フィリピン、マニラ(2020年1月15日) —堅実な経済政策と強い制度が、この50年の間にアジア・太平洋地域を世界のダイナミックな発展の中心地へと発展させた - アジア開発銀行(ADB)は本日刊行した『アジア開発史-政策・市場・技術発展の50年を振り返る-(Asia’s Journey to Prosperity: Policy, Market, and Technology over 50 Years)』の中でこう述べている。本書はまた、アジアの経済的成功の理由を説明するとともに、アジアは「自己満足に陥ることはできない」と述べている。
『アジア開発史』の英文デジタル版は、本日よりADBの公式ウェブサイトに掲載されており、2020年4月に書籍として刊行される。ADBでは、本書に先行し、ADB自体の歴史に関する『アジアはいかに発展したか -アジア開発銀行がともに歩んだ50年-(Banking on the Future of Asia and the Pacific: 50 Years of the Asian Development Bank)』を2017年に英語で、2018年には日本語版を勁草書房から出版したが、本書の日本語版も勁草書房から2020年末をめどに刊行する予定だ。
アジア開発途上国の世界のGDPに占めるシェアは、1960年の4%から2018年には24%へと拡大した。地域の先進国である日本、オーストラリア、ニュージーランドを含めた場合は13%から34%へと拡大している。同じ期間に、アジア開発途上国の1人当たりGDP(2010年価格)は、330ドルから4,903ドルへと15倍に増加し、その結果、所得の底上げによって何億人もの人々が貧困から脱した。
「1966年にアジア開発銀行が創設されたとき、アジア・太平洋地域は非常に貧しかった。アジアの産業化と開発一般についての見方は悲観的であった。しかしながら、過去50年の地域のパフォーマンスは、経済成長、産業構造の転換、貧困削減、保健や教育の改善など、いずれの指標で見ても予想をはるかに上回るものだ」と中尾武彦ADB総裁は「まえがき」(別添1)で述べている。
本書は、アジアの経済発展の道筋に他の地域と異なるような特別な発展モデル、つまり「アジア・コンセンサス」のようなものがあったわけではないと指摘している。アジア各国が行ってきた政策は、いずれも標準的な経済理論で説明できるものであり、いわゆる「ワシントン・コンセンサス」が処方する政策ともあまり変わりはない。現在の多くの先進国と同様の方法で、発展してきたと言える。重要な点は、アジア各国が実践的なアプローチを用いてきたという点である。
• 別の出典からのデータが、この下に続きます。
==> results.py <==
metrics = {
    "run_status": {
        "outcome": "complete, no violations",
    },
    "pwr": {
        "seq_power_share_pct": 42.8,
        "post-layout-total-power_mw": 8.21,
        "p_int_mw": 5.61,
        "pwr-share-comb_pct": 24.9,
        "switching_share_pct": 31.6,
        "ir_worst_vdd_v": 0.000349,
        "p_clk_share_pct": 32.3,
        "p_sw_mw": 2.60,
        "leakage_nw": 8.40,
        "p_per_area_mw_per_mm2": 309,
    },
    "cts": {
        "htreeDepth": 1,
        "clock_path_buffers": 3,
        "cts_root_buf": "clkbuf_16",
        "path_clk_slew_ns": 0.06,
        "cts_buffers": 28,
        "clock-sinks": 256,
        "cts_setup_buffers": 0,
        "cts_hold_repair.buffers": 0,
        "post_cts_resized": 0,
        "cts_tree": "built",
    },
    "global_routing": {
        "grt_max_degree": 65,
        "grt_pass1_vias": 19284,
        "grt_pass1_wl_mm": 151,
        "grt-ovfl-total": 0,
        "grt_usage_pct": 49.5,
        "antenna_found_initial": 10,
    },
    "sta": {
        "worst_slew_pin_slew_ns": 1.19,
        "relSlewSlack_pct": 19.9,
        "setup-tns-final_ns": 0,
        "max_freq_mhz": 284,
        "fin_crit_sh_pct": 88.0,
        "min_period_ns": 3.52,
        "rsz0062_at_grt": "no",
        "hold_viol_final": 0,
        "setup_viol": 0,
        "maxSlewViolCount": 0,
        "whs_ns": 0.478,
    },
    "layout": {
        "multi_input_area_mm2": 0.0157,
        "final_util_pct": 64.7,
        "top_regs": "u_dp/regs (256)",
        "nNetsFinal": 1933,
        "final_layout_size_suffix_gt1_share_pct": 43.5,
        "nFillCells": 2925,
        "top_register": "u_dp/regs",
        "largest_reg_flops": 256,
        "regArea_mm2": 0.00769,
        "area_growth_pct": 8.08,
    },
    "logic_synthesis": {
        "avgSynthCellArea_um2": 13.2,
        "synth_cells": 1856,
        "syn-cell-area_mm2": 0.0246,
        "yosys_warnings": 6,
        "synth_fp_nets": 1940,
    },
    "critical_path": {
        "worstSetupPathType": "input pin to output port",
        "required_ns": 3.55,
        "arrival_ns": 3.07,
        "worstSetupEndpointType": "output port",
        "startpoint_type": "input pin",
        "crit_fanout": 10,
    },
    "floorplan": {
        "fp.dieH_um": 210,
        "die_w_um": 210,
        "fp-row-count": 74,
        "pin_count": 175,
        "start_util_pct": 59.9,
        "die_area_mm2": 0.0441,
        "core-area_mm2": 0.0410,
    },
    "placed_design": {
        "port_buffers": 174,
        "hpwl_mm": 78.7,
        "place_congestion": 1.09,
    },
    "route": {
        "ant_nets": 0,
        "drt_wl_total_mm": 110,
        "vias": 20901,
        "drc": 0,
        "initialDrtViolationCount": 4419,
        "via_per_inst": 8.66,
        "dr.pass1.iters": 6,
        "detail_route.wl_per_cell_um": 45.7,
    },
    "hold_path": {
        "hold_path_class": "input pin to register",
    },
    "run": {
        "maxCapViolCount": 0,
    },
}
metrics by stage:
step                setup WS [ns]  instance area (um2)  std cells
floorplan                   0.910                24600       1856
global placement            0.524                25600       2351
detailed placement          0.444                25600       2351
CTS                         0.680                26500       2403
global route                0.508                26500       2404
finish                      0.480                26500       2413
輸入の自由化、外国からの直接投資への国内の開放、金融セクターの規制緩和、資本移動の自由化などの政策を、特定の条件を満たした後に段階を踏む形で行ってきた。
過去半世紀にわたり、多くのアジアの国では「人口の配当」を受け取ることができ、急速な技術進歩やグローバリゼーション、先進国の開放的な貿易・投資体制の恩恵を受けてきた。しかしながら、有利な人口動態や対外環境があっても経済成長が自動的に進むわけではない。
アジアの戦後の経済的成功は、基本的に、効果的な政策と強い制度(政府の組織、経済体制、法的枠組みなど)によってもたらされたものである。政策を選択するにあたっての政府のプラグマティズム、自国や他国の成功や失敗の経験から学ぶ能力、改革を導入する際の決断力にも助けられた。多くの国で、明確な国の将来像を先見力のあるリーダーが提唱し、それを社会の多くの階層が共有し、有能な官僚層が支えたことも広範囲にわたる成長に寄与し、他の地域との違いをもたらした。
この50年の間に、国ごとに政策の組み合わせやタイミングなどの違いはあったものの、成功したアジアの国々は、①開放的な貿易投資政策を採用し、②農業の近代化と産業構造の転換を促進し、③技術進歩を支援し、④教育や保健に投資をし、⑤高いレベルの国内貯蓄を動員して生産的な投資を行い、⑥インフラを整備し、⑦健全なマクロ経済政策を追求し、⑧貧困削減と格差是正のための政策を実施してきた。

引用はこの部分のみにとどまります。